** What you will do **
This exercise asks for every line of the material that contains the word "band".

-------

This design comes from an exercise in tuning for small area, a short achievable clock period and few clock cycles per item on the open sky130 flow, not from production work. Function was checked by simulation only, so behaviour that the tests miss may differ from the original.

==> flow/design.v <==
module fp_mul (
    input  wire [31:0] a,
    input  wire [31:0] b,
    output reg  [31:0] y
);
    wire        sa = a[31], sb = b[31];
    wire [7:0]  ea = a[30:23], eb = b[30:23];
    wire [22:0] fa = a[22:0],  fb = b[22:0];
    wire        s  = sa ^ sb;
    wire a_ez = (ea == 8'd0), b_ez = (eb == 8'd0);
    wire a_em = (ea == 8'hFF), b_em = (eb == 8'hFF);
    wire a_fz = (fa == 23'd0), b_fz = (fb == 23'd0);
    wire a_zero = a_ez & a_fz, b_zero = b_ez & b_fz;
    wire a_inf  = a_em & a_fz, b_inf  = b_em & b_fz;
    wire a_nan  = a_em & ~a_fz, b_nan = b_em & ~b_fz;
    wire [23:0] ma = {~a_ez, fa};
    wire [23:0] mb = {~b_ez, fb};
    wire [47:0] p  = ma * mb;
    function [4:0] lzc23(input [22:0] f);
        integer i;
        begin
            lzc23 = 5'd23;
            for (i = 0; i < 23; i = i + 1)
                if (f[i]) lzc23 = 5'd22 - i[4:0];
        end
    endfunction
    function [4:0] tzc23(input [22:0] f);
        integer i;
        begin
            tzc23 = 5'd23;
            for (i = 22; i >= 0; i = i - 1)
                if (f[i]) tzc23 = i[4:0];
        end
    endfunction
    wire [4:0] la = a_ez ? lzc23(fa) + 5'd1 : 5'd0;
    wire [4:0] lb = b_ez ? lzc23(fb) + 5'd1 : 5'd0;
    wire [5:0] lab = {1'b0, la} + {1'b0, lb};
    wire [8:0] uab = {1'b0, ea | {7'd0, a_ez}} + {1'b0, eb | {7'd0, b_ez}};
    wire signed [10:0] e0   = $signed({2'd0, uab}) - $signed({5'd0, lab}) - 11'sd127;
    wire signed [10:0] e0p1 = $signed({2'd0, uab}) - $signed({5'd0, lab}) - 11'sd126;
    wire        norm = ({1'b0, uab} >= {4'd0, lab} + 10'd128);
    wire [5:0]  sh_n = 6'd23 - lab;
    wire [8:0]  sh_s9 = 9'd151 - uab;
    wire [5:0]  sh_s = (uab < 9'd88) ? 6'd63 : sh_s9[5:0];
    wire [5:0]  sh   = norm ? sh_n : sh_s;
    wire [49:0] q = {p, 2'b00} >> sh;
    wire        c = q[26];
    wire [5:0]  tzp = {1'b0, tzc23(fa)} + {1'b0, tzc23(fb)} + 6'd2;
    wire        st_n = ({1'b0, tzp} <= {1'b0, sh});
    wire        st_c = ({1'b0, tzp} <= {1'b0, sh} + 7'd1);
    wire [23:0] mant   = c ? q[26:3] : q[25:2];
    wire        guard  = c ? q[2] : q[1];
    wire        sticky = c ? st_c : st_n;
    wire        rnd    = guard & (sticky | mant[0]);
    wire [7:0]  ef     = norm ? (c ? e0p1[7:0] : e0[7:0]) : {7'd0, mant[23]};
    wire [30:0] mag    = {ef, mant[22:0]} + {30'd0, rnd};
    wire        ovf    = norm & (c ? (e0p1 >= 11'sd255) : (e0 >= 11'sd255));
    always @(*) begin
        if (a_nan || b_nan || (a_inf && b_zero) || (b_inf && a_zero))
            y = 32'h7FC00000;
        else if (a_inf || b_inf || ovf)
            y = {s, 8'hFF, 23'd0};
        else if (a_zero || b_zero)
            y = {s, 31'd0};
        else
            y = {s, mag};
    end
endmodule
module fp_add (
    input  wire [31:0] a,
    input  wire [31:0] b,
    input  wire        sub,
    output reg  [31:0] y
);
    wire        sa = a[31];
    wire        sb = b[31] ^ sub;
    wire [7:0]  ea = a[30:23], eb = b[30:23];
    wire [22:0] fa = a[22:0],  fb = b[22:0];
    wire a_ez = (ea == 8'd0), b_ez = (eb == 8'd0);
    wire a_em = (ea == 8'hFF), b_em = (eb == 8'hFF);
    wire a_fz = (fa == 23'd0), b_fz = (fb == 23'd0);
    wire a_inf = a_em & a_fz, b_inf = b_em & b_fz;
    wire a_nan = a_em & ~a_fz, b_nan = b_em & ~b_fz;
    function [4:0] tzc24(input [23:0] m);
        integer i;
        begin
            tzc24 = 5'd24;
            for (i = 23; i >= 0; i = i - 1)
                if (m[i]) tzc24 = i[4:0];
        end
    endfunction
    wire [23:0] ma = {~a_ez, fa};
    wire [23:0] mb = {~b_ez, fb};
    wire [7:0]  ua = ea | {7'd0, a_ez};
    wire [7:0]  ub = eb | {7'd0, b_ez};
    wire [4:0]  tza = tzc24(ma);
    wire [4:0]  tzb = tzc24(mb);
    wire        swap = {eb, fb} > {ea, fa};
    wire [8:0]  dab = {1'b0, ua} - {1'b0, ub};
    wire [8:0]  dba = {1'b0, ub} - {1'b0, ua};
    wire [7:0]  d   = swap ? dba[7:0] : dab[7:0];
    wire        sx  = swap ? sb : sa;
    wire [7:0]  ex  = swap ? ub : ua;
    wire [23:0] mx  = swap ? mb : ma;
    wire [23:0] my  = swap ? ma : mb;
    wire [4:0]  tzy = swap ? tza : tzb;
    wire        eff_sub = sa ^ sb;
    wire        st_al = ({3'd0, tzy} + 8'd3 < d) & (tzy != 5'd24);
    wire [26:0] my_sh = (d >= 8'd27) ? 27'd0 : ({my, 3'b000} >> d[4:0]);
    wire [26:0] my_al = {my_sh[26:1], my_sh[0] | st_al};
    wire [27:0] sum = eff_sub ? ({1'b0, mx, 3'b000} - {1'b0, my_al})
                              : ({1'b0, mx, 3'b000} + {1'b0, my_al});
    wire [7:0]  exm1 = ex - 8'd1;
    wire [26:0] mark = (exm1 > 8'd26) ? 27'd0 : (27'h4000000 >> exm1[4:0]);
    reg  [31:0] v;
    reg  [4:0]  sh;
    always @(*) begin
        v  = {sum[26:0] | mark, 5'd0};
        sh = 5'd0;
        if (v[31:16] == 16'd0) begin v = v << 16; sh[4] = 1'b1; end
        if (v[31:24] == 8'd0)  begin v = v << 8;  sh[3] = 1'b1; end
        if (v[31:28] == 4'd0)  begin v = v << 4;  sh[2] = 1'b1; end
        if (v[31:30] == 2'd0)  begin v = v << 2;  sh[1] = 1'b1; end
        if (v[31] == 1'b0)     begin v = v << 1;  sh[0] = 1'b1; end
    end
    wire [26:0] nl = sum[26:0] << sh;
    reg [26:0] nm;
    reg [8:0]  ne;
    reg        guard, rest, lsb, rnd;
    reg [30:0] mag;
    always @(*) begin
        if (sum[27]) begin
            nm = {sum[27:2], sum[1] | sum[0]};
            ne = {1'b0, ex} + 9'd1;
        end else begin
            nm = nl;
            ne = {1'b0, ex} - {4'd0, sh};
        end
        guard = nm[2];
        rest  = nm[1] | nm[0];
        lsb   = nm[3];
        rnd   = guard & (rest | lsb);
        mag   = {(nm[26] ? ne[7:0] : 8'd0), nm[25:3]} + {30'd0, rnd};
        if (a_nan || b_nan || (a_inf && b_inf && (sa != sb)))
            y = 32'h7FC00000;
        else if (a_inf)
            y = {sa, 8'hFF, 23'd0};
        else if (b_inf)
            y = {sb, 8'hFF, 23'd0};
        else if (sum == 28'd0)
            y = {sa & sb, 31'd0};
        else if (ne >= 9'd255)
            y = {sx, 8'hFF, 23'd0};
        else
            y = {sx, mag};
    end
endmodule
module voice_filter (
    input  wire        clk,
    input  wire        rst,        
    input  wire        start,
    input  wire [31:0] x,
    input  wire        topo,       
    input  wire [1:0]  ftype,      
    input  wire [31:0] a0,
    input  wire [31:0] a1,
    input  wire [31:0] a2,
    input  wire [31:0] b1,
    input  wire [31:0] b2,
    input  wire [31:0] f1,
    input  wire [31:0] q,
    output reg         done,
    output reg  [31:0] y
);
    reg [31:0] x1, x2, y1, y2;     
    reg [31:0] low, band;          
    reg [31:0] acc, p;
    reg [6:1]  c;
    reg        svf;                
    reg [1:0]  ft;                 
    wire go = start;                
    wire bq_s = go & ~topo;
    wire bq1 = c[1] & ~svf, bq2 = c[2] & ~svf, bq3 = c[3] & ~svf,
         bq4 = c[4] & ~svf, bq5 = c[5] & ~svf;
    wire sv1 = c[1] & svf, sv2 = c[2] & svf, sv3 = c[3] & svf,
         sv4 = c[4] & svf, sv5 = c[5] & svf, sv6 = c[6] & svf;
    reg  [31:0] mul_a, mul_b, add_a, add_b;
    reg         add_sub;
    wire [31:0] mul_y, add_y;
    fp_mul u_mul (.a(mul_a), .b(mul_b), .y(mul_y));
    fp_add u_add (.a(add_a), .b(add_b), .sub(add_sub), .y(add_y));
    always @(*) begin
        mul_a = ({32{bq_s}} & a0) | ({32{bq1}} & a1) | ({32{bq2}} & a2)
              | ({32{bq3}} & b1) | ({32{bq4}} & b2)
              | ({32{sv1 | sv5}} & f1) | ({32{sv2}} & q);
        mul_b = ({32{bq_s}} & x) | ({32{bq1}} & x1) | ({32{bq2}} & x2)
              | ({32{bq3}} & y1) | ({32{bq4}} & y2)
              | ({32{sv1 | sv2}} & band) | ({32{sv5}} & acc);
        add_a = ({32{bq1}} & 32'h80000000) | ({32{bq2 | bq3 | bq4 | bq5 | sv4}} & acc)
              | ({32{sv2}} & low) | ({32{sv3}} & x) | ({32{sv6}} & band);
        add_b = ({32{sv3}} & low) | ({32{~sv3}} & p);
        add_sub = bq4 | bq5 | sv3 | sv4;
    end
    always @(*) begin
        if (svf)
            case (ft)
                2'd0:    y = low;
                2'd1:    y = add_y;
                default: y = acc;
            endcase
        else
            y = add_y;
    end
    always @(posedge clk) begin
        if (rst) begin
            x1   <= 32'd0;
            x2   <= 32'd0;
            y1   <= 32'd0;
            y2   <= 32'd0;
            low  <= 32'd0;
            band <= 32'd0;
            c    <= 6'd0;
            done <= 1'b0;
        end else begin
            done <= bq4 | sv5;
            c    <= {c[5] & svf, c[4:1], go};
            if (go) begin
                svf <= topo;
                ft  <= ftype;
            end
            if (bq_s | bq1 | bq2 | bq3 | bq4 | sv1 | sv2 | sv5)
                p <= mul_y;
            if (bq1 | bq2 | bq3 | bq4 | sv3 | sv4)
                acc <= add_y;
            if (bq2) begin
                x2 <= x1;
                x1 <= x;
            end
            if (bq5) begin
                y2 <= y1;
                y1 <= add_y;
            end
            if (sv2) low  <= add_y;
            if (sv6) band <= add_y;
        end
    end
endmodule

-------

** Expected output **
    reg [31:0] low, band;          
              | ({32{sv1 | sv2}} & band) | ({32{sv5}} & acc);
              | ({32{sv2}} & low) | ({32{sv3}} & x) | ({32{sv6}} & band);
            band <= 32'd0;
            if (sv6) band <= add_y;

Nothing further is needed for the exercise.